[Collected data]
---+---
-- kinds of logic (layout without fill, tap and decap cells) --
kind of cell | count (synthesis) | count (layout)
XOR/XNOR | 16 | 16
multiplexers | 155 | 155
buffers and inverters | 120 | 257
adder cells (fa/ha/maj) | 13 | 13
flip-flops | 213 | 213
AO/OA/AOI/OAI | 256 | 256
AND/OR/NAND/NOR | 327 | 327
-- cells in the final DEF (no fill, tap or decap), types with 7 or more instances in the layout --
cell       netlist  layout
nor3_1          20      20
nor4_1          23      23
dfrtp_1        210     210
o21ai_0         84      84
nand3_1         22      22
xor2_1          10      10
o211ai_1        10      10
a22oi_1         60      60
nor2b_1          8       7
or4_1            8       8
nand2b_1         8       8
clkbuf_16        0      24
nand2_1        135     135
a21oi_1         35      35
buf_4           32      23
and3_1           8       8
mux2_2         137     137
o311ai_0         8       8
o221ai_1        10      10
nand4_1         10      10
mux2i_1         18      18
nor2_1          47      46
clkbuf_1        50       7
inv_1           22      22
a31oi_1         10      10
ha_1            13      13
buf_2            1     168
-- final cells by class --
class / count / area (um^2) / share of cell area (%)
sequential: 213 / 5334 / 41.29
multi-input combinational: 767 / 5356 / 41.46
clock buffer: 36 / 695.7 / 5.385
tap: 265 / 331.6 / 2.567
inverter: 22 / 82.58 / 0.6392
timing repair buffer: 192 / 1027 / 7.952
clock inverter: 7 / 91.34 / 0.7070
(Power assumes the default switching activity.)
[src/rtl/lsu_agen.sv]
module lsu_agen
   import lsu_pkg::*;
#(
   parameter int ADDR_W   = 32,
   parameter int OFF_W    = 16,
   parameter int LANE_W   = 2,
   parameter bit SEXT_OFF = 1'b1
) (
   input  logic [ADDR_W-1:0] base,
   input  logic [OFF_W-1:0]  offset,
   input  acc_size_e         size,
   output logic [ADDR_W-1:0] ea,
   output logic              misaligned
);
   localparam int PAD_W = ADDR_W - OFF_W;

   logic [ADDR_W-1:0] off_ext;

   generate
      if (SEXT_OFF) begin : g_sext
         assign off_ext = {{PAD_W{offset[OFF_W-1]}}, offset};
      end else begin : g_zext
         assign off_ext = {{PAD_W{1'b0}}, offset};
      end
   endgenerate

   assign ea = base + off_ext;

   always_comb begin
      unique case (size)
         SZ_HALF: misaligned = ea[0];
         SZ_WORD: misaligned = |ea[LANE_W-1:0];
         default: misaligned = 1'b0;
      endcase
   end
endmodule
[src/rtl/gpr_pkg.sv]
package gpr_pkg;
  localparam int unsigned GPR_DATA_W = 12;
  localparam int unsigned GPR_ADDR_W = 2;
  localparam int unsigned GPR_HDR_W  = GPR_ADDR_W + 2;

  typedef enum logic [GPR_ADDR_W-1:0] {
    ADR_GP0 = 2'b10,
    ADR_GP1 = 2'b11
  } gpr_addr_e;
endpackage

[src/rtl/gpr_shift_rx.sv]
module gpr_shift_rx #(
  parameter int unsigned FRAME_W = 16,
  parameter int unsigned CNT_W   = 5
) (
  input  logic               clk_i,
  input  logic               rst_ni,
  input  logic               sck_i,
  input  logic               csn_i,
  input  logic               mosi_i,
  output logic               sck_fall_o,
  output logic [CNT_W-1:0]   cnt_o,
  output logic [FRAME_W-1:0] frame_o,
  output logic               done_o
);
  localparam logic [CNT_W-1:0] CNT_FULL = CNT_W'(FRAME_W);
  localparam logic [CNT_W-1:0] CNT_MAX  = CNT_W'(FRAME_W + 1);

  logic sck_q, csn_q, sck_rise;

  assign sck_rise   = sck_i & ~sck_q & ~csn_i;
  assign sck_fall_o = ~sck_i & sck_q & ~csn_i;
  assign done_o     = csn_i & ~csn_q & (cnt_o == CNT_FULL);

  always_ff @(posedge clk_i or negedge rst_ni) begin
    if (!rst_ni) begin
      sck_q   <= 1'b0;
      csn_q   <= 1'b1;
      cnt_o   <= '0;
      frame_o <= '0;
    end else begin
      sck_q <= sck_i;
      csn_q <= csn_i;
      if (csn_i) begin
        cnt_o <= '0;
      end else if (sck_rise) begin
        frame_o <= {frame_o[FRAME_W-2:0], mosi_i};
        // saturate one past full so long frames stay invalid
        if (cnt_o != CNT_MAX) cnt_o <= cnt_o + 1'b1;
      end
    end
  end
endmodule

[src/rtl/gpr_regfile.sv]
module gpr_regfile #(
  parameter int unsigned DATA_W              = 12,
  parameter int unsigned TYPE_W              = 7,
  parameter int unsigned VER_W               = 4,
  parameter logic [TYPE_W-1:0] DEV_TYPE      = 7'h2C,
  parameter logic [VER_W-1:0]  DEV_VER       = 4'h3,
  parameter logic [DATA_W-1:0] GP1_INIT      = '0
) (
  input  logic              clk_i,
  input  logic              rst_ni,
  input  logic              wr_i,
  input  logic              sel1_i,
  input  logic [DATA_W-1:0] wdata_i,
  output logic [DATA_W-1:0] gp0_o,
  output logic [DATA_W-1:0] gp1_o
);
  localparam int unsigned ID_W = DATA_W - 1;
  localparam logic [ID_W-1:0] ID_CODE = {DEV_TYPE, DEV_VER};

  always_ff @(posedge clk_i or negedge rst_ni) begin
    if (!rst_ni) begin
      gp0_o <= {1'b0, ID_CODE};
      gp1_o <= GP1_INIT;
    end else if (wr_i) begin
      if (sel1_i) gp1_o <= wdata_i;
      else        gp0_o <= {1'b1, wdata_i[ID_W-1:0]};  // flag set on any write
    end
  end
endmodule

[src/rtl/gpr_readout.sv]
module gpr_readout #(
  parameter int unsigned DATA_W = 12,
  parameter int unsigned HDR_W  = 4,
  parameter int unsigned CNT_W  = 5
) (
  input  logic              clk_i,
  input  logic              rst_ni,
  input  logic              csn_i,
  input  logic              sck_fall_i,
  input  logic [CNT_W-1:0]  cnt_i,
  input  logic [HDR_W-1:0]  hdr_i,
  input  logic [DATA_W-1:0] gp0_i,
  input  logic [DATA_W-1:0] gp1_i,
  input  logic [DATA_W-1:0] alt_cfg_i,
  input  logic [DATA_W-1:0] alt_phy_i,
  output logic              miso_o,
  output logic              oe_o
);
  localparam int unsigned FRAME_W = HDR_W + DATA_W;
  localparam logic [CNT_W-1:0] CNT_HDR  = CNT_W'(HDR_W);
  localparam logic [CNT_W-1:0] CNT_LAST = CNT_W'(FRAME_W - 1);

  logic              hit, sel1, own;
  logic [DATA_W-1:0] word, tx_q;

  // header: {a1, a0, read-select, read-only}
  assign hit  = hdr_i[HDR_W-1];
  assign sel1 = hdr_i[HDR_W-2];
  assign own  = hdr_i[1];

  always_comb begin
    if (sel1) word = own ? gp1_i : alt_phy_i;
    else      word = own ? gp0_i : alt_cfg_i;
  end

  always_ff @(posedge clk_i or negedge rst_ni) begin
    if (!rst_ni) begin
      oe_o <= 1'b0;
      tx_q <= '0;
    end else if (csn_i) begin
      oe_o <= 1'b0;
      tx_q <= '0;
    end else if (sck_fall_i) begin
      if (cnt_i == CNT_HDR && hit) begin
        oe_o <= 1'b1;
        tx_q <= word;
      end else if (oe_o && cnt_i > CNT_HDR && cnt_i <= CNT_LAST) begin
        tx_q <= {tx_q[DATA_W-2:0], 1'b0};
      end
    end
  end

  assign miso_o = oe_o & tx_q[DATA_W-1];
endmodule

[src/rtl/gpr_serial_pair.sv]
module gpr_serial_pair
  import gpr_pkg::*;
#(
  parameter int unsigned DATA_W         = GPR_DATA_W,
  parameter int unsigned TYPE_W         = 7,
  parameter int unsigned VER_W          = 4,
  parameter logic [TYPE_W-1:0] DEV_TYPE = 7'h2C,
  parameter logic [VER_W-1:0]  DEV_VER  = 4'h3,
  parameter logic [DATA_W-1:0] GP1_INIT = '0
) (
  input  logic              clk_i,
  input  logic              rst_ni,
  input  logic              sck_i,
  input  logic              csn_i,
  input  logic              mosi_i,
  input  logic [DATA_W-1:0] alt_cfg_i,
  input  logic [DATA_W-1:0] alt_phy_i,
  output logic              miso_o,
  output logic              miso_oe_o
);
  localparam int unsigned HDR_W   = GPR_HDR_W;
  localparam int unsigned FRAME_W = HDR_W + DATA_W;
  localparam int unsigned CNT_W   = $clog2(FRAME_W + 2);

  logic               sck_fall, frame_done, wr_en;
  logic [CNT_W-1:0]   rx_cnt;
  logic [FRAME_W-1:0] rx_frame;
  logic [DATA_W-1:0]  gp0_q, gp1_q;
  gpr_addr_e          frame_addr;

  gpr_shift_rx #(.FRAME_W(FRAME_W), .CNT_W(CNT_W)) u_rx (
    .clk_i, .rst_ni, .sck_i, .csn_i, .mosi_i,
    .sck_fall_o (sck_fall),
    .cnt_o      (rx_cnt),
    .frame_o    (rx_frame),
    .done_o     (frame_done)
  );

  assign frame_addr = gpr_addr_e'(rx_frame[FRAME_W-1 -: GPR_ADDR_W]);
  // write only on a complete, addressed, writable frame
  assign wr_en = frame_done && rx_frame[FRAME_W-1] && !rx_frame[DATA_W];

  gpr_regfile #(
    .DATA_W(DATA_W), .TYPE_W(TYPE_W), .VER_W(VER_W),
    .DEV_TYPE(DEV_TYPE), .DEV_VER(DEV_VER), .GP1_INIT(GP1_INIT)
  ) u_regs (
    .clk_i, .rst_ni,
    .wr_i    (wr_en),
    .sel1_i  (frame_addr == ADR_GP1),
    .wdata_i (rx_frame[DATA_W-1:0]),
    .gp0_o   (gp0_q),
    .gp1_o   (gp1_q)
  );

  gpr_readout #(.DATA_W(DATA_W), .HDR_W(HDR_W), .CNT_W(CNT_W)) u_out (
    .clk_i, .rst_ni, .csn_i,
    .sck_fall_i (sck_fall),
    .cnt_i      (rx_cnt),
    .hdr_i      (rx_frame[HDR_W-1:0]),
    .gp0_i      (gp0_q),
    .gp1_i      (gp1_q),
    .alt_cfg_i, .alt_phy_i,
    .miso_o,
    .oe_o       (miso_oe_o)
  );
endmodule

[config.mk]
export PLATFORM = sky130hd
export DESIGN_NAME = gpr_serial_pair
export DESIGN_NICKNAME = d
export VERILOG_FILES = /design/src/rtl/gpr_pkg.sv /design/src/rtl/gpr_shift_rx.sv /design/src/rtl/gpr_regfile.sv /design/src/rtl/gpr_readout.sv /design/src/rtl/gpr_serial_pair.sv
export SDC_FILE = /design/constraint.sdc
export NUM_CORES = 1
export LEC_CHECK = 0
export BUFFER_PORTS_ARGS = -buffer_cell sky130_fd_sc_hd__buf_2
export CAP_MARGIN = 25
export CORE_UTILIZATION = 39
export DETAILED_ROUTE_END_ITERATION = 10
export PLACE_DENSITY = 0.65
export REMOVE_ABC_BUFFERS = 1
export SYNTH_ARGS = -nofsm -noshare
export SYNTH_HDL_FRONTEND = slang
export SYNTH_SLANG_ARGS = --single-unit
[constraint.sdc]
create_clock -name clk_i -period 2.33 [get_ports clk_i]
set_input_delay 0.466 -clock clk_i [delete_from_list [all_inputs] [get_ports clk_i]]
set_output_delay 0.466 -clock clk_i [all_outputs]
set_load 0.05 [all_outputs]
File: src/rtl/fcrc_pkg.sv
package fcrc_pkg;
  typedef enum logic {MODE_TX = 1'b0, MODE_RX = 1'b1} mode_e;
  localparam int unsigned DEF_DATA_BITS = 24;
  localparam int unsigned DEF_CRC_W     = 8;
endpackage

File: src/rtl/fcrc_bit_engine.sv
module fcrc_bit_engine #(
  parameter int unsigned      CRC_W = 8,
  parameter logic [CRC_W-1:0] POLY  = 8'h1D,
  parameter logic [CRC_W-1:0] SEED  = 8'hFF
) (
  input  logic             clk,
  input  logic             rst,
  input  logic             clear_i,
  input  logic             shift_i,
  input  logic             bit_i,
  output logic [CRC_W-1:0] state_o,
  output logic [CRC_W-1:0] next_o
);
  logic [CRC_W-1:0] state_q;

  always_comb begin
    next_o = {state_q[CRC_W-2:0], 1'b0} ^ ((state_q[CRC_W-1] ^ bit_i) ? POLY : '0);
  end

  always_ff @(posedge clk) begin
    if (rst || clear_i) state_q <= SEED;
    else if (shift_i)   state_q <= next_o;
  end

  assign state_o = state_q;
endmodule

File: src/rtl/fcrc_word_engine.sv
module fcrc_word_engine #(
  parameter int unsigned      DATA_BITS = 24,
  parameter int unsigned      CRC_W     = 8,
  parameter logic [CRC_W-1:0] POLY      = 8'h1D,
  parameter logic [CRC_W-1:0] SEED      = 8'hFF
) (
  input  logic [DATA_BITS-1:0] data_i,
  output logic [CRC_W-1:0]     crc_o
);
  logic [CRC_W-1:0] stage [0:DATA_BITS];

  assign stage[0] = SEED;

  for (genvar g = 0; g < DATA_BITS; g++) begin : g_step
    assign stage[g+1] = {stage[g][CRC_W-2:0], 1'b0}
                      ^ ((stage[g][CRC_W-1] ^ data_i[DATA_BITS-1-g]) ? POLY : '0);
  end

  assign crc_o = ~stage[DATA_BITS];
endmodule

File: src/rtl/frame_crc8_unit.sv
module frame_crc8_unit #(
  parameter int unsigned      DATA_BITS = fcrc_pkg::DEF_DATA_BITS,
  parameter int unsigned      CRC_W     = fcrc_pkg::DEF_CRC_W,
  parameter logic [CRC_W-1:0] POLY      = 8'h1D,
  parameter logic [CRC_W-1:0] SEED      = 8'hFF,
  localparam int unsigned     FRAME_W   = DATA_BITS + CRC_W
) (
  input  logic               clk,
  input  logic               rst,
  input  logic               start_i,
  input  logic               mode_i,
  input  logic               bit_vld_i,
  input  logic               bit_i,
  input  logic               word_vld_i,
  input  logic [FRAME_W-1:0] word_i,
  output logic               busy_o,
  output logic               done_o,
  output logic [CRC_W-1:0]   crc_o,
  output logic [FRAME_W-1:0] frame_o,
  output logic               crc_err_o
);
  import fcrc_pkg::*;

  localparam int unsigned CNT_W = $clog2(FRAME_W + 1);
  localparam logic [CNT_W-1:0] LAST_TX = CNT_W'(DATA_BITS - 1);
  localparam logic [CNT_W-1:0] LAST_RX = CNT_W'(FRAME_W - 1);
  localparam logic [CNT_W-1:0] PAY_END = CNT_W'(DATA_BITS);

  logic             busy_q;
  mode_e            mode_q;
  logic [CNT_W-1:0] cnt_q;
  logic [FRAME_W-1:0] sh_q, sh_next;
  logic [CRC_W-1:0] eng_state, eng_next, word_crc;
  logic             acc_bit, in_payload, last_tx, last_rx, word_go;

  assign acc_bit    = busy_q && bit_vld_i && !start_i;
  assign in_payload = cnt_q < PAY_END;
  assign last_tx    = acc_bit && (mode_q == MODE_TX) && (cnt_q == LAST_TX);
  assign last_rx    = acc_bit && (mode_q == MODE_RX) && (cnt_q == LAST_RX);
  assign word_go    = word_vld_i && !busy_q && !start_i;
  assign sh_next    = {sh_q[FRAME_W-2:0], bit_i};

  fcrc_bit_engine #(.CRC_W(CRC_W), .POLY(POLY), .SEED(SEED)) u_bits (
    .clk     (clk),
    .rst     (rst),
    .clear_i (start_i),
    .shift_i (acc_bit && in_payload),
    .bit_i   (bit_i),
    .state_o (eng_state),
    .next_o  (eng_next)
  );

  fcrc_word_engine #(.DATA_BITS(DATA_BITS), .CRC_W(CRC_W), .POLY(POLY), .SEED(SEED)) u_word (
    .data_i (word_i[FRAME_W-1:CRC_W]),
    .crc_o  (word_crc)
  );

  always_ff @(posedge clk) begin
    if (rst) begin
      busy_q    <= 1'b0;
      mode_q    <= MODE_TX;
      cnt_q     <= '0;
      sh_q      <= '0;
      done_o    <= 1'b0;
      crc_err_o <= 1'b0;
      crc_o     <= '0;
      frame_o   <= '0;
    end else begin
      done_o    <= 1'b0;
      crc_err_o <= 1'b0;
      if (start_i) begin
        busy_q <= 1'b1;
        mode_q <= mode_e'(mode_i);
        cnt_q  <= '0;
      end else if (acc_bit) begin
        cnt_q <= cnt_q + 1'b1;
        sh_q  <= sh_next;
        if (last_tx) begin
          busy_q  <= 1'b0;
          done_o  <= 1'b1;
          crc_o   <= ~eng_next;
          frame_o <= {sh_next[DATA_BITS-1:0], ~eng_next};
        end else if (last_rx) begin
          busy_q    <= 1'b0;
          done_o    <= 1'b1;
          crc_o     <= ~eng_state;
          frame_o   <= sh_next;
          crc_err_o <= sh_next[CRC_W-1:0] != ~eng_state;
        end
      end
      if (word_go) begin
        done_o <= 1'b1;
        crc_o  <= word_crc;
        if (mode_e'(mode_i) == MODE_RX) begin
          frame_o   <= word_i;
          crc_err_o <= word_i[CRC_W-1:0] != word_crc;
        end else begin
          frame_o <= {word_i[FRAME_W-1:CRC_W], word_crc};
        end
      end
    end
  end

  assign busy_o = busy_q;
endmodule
---+---
● **What is being asked**:
Your reply must contain exactly the lines from the first line of the data through the line holding "module lsu_agen", and nothing more.

● **Response to the exercise**:
-- kinds of logic (layout without fill, tap and decap cells) --
kind of cell | count (synthesis) | count (layout)
XOR/XNOR | 16 | 16
multiplexers | 155 | 155
buffers and inverters | 120 | 257
adder cells (fa/ha/maj) | 13 | 13
flip-flops | 213 | 213
AO/OA/AOI/OAI | 256 | 256
AND/OR/NAND/NOR | 327 | 327
-- cells in the final DEF (no fill, tap or decap), types with 7 or more instances in the layout --
cell       netlist  layout
nor3_1          20      20
nor4_1          23      23
dfrtp_1        210     210
o21ai_0         84      84
nand3_1         22      22
xor2_1          10      10
o211ai_1        10      10
a22oi_1         60      60
nor2b_1          8       7
or4_1            8       8
nand2b_1         8       8
clkbuf_16        0      24
nand2_1        135     135
a21oi_1         35      35
buf_4           32      23
and3_1           8       8
mux2_2         137     137
o311ai_0         8       8
o221ai_1        10      10
nand4_1         10      10
mux2i_1         18      18
nor2_1          47      46
clkbuf_1        50       7
inv_1           22      22
a31oi_1         10      10
ha_1            13      13
buf_2            1     168
-- final cells by class --
class / count / area (um^2) / share of cell area (%)
sequential: 213 / 5334 / 41.29
multi-input combinational: 767 / 5356 / 41.46
clock buffer: 36 / 695.7 / 5.385
tap: 265 / 331.6 / 2.567
inverter: 22 / 82.58 / 0.6392
timing repair buffer: 192 / 1027 / 7.952
clock inverter: 7 / 91.34 / 0.7070
(Power assumes the default switching activity.)
[src/rtl/lsu_agen.sv]
module lsu_agen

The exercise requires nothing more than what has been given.